Hi Peter,

On Tue, Sep 07, 2021 at 12:00:45 +0100, Peter Maydell wrote:
> On Thu, 2 Sept 2021 at 09:23, Li, Chunming <chunming...@verisilicon.com> 
> wrote:
> > Eric Auger wrote:
> >> On 9/2/21 8:46 AM, Li, Chunming wrote:
> >>> Eric Auger wrote:
> 
> >>>> Then I think you need to bring a proper motivation behind adding the
> >>>> PL330 in machvirt besides a testing purpose.
> 
> >>>> After this series you would get a single platform device connected to
> >>>> the SMMU, the PL330. What is the actual use case?
> 
> >>> The actual use case is this:
> >>> 1. We will have a SoC which has SMMUv3 connected with our owned platform
> >>>    Video Encoder/Decoder and other IPs
> >>> 2. We plan to use SMMUv3 stage 1 for continuous memory allocation
> >>>    and stage 2 for memory protection
> >>> 3. We are developing our own IP QEMU models now
> >>> 4. These models will be connected with SMMUv3 in QEMU
> >>> 5. We will use the QEMU board to development IP driver and ensure the 
> >>> driver
> >>>    can work well with Linux SMMU and IOMMU framework
> 
> >> I see and I understand your use case for system modeling purpose.
> >>
> >> This raises few questions/comments though.
> >> - supporting platform device protection from the vIOMMU/ARM makes sense
> >> to me globally. But above use case does not justify (to me) the
> >> introduction of PL330 in machvirt because it would be just for testing
> >> purpose. Peter may validate/invalidate though. Instead I think you
> >> should try to illustrate this feature with DMA capable platform devices
> >> such virtio-net and virtio-block sysbus devices as a counterpart of
> >> their PCIe flavour.
> >
> > Thanks for your suggestion. I will try virtio-net and virtio-block sysbus
> > devices in next step.
> > But I hope to keep PL330 because it's not just for testing purpose.
> > It's a good example to show how to connect platform devices with SMMUv3 
> > based
> > on this patch.
> > I assume other developer may have same requirement.
>
> I agree with Eric here that the 'virt' board is not the right place
> to put this PL330. The 'virt' board is not intended as a dumping
> ground or experimental testbed for every possible arm device or
> system configuration -- we try to keep it at least reasonably
> targeted towards the "generic virtual platform or VM" usecase.

Agreed.

> The "sbsa-ref" platform is intended to look more like "real hardware".
> It's possible that "memory mapped hardware that sits behind an SMMU"
> is something that you would see on the sort of system that sbsa-ref
> is trying to model. I've cc'd Leif who would have a better idea about
> that.

I don't know if there's a glovelike fit there, but I agree it's the
closest fit of any platform in QEMU today.

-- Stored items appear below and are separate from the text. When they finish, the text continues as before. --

Context: an optimization exercise on an open-source flow, tuned for small area and a short achievable clock period. The choices shown serve that exercise and are no tape-out recipe.
Only simulation tests tie the RTL to the original design; equivalence was not proved.

## flow/design.v (module list and top-level ports; edited modules follow where they fit)
// module fm_mult: 9 lines
// module conv2d: 5424 lines
// module fa3: 4 lines
module conv2d#(
    parameter   CONV_WIDTH      = 'd8 ,
    parameter   CONV_HEIGHT     = 'd8 
)(
    input clk   ,
    input rst_n ,
    input                matrix_vsync ,
    input                matrix_href  ,
    input        [6:0]   matrix_h_cnt       ,
    input        [6:0]   matrix_v_cnt       ,
    input signed [15:0]   conv_bias   ,
    input        [143:0]  fm_data     ,
    input        [143:0]  conv_weight ,
    output reg        [6:0]  conv_h_cnt ,
    output reg        [6:0]  conv_v_cnt ,
    output reg               conv_href  ,
    output reg               conv_vsync ,
    output  signed [31:0] conv_result
);
  // ...
==> flow/flow/run.sh <==
#!/bin/bash
# The standard layout (standard.sh: standard synthesis, floorplan, place, CTS, route,
# finish), except that the port buffers that buffer_ports inserts are
# sky130_fd_sc_hd__buf_2 instead of the delay buffer it picks by default.
# The full make output goes to standard.log here; ORFS's per-step logs stay in orfs/logs/.
set -uo pipefail
export BUFFER_PORTS_ARGS="-buffer_cell sky130_fd_sc_hd__buf_2"
bash standard.sh > standard.log 2>&1
==> flow/standard.sh <==
#!/bin/bash
# synth_recipe.tcl (not shown) runs the flow's synth.tcl, then flattens the netlist and writes it again
# the make line also repeats each setting of config.mk as NAME=value (left out here)
make -C /OpenROAD-flow-scripts/flow DESIGN_CONFIG=/design/flow/config.mk WORK_HOME=/design/flow/orfs CLKGATE_MAP_FILE= SYNTH_SCRIPT=/design/flow/synth_recipe.tcl "${@:-finish}"
==> flow/config.mk <==
export PLATFORM = sky130hd
export DESIGN_NAME = conv2d
export DESIGN_NICKNAME = conv2d
export VERILOG_FILES = /design/flow/design.v
export SDC_FILE = /design/flow/constraint.sdc
export NUM_CORES = 4
export LEC_CHECK = 0
export CAP_MARGIN = 20
export CORE_MARGIN = 2
export CORE_UTILIZATION = 55
export SETUP_SLACK_MARGIN = 4.8
export SLEW_MARGIN = 20
export SYNTH_HIERARCHICAL = 1
==> flow/constraint.sdc <==
create_clock -name core_clock -period 10.0 [get_ports {clk}]
set_input_delay 2.0000 -clock core_clock [delete_from_list [all_inputs] [get_ports {clk}]]
set_output_delay 2.0000 -clock core_clock [all_outputs]
set_load 0.01 [all_outputs]
==> flow_metrics.py, run 1 <==
metrics = {
    "status": {
        "outcome": "no timing/DRC/antenna violations",
    },
    "routing": {
        "wl_mm": 288.6,
        "wl_met1_mm": 105.1,
        "firstDrtPassIters": 10,
        "wl_met2_mm": 123.0,
        "wl_per_cell_um": 37.96,
        "vias": 49840,
        "route.met3.wl_mm": 36.53,
    },
    "grt": {
        "grt_pass1_vias": 49590,
        "use_met1": 0.5983,
        "grt.busiest_layer": "met2",
    },
    "timing": {
        "hold_viol_final": 0,
        "drv_slew": 0,
        "worst_slack_ns": 4.573,
        "fin_hold_ws_ns": 0.3470,
    },
    "synthesis": {
        "seq_area_frac_synth": 0.2308,
        "synth.largest_area_cell": "fa_1",
        "muxShareOfSynthArea": 0.001546,
    },
    "cells_and_area": {
        "multi_input_area_sq_um": 48460,
        "seq_share": 0.2111,
        "nFillCells": 9820,
        "seq_cells": 732,
        "final_core_util": 0.6072,
        "mostFrequentLayoutCell": "fa_1",
    },
    "die": {
        "fp.dieH_um": 349.3,
        "start_util": 0.5553,
        "ios": 370,
    },
    "placement": {
        "place_area_sq_um": 68360,
        "gp_congestion": 1.058,
    },
    "cts": {
        "cts_buffer_depth": 3,
    },
    "worst_setup_path": {
        "cp.depth": 10,
        "critPathKind": "reg2out",
        "critPathBufInv": 2,
    },
}
==> run 2: changes to the inputs <==
--- a/flow/config.mk
+++ b/flow/config.mk
@@ -8,6 +8,6 @@
 export CAP_MARGIN = 20
 export CORE_MARGIN = 2
 export CORE_UTILIZATION = 55
-export SETUP_SLACK_MARGIN = 4.8
+export SETUP_SLACK_MARGIN = 5.0
 export SLEW_MARGIN = 20
 export SYNTH_HIERARCHICAL = 1
==> run 2 against run 1 <==
Against the previous run:
- still clean
- synthesized cell count unchanged
- utilization increased by 0.37 points
- final area is 0.61% higher
- worst setup slack improved by 0.039 ns
- sequential share of layout area is 0.13 points lower
- global-route usage fell by 0.68 points
- maximum frequency rose by 0.72%
- register-to-register slack got worse by 0.22 ns
- critical endpoint unchanged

Most DMA on an SBSA system would normally be expected to come from
PCIe, but some have certainly been released with random platform
devices, and it's certainly conceivable that some platform devices
might wants to make use of DMA.

The potential conflict I can see with what this patchset is the use of
a qemu-generated DT to describe the hw to the OS, whereas sbbr-ref
uses ACPI, generated in-guest with a few hints from QEMU, to abstract
it.

It looks to me like the hand-in-glove fit for this use-case would be
an ebbr-ref platform. (Or I guess SystemReady-ES-ref this week.)

But if the ACPI thing isn't a showstopper, I don't particularly mind
carrying an extra peripheral or two in the address space.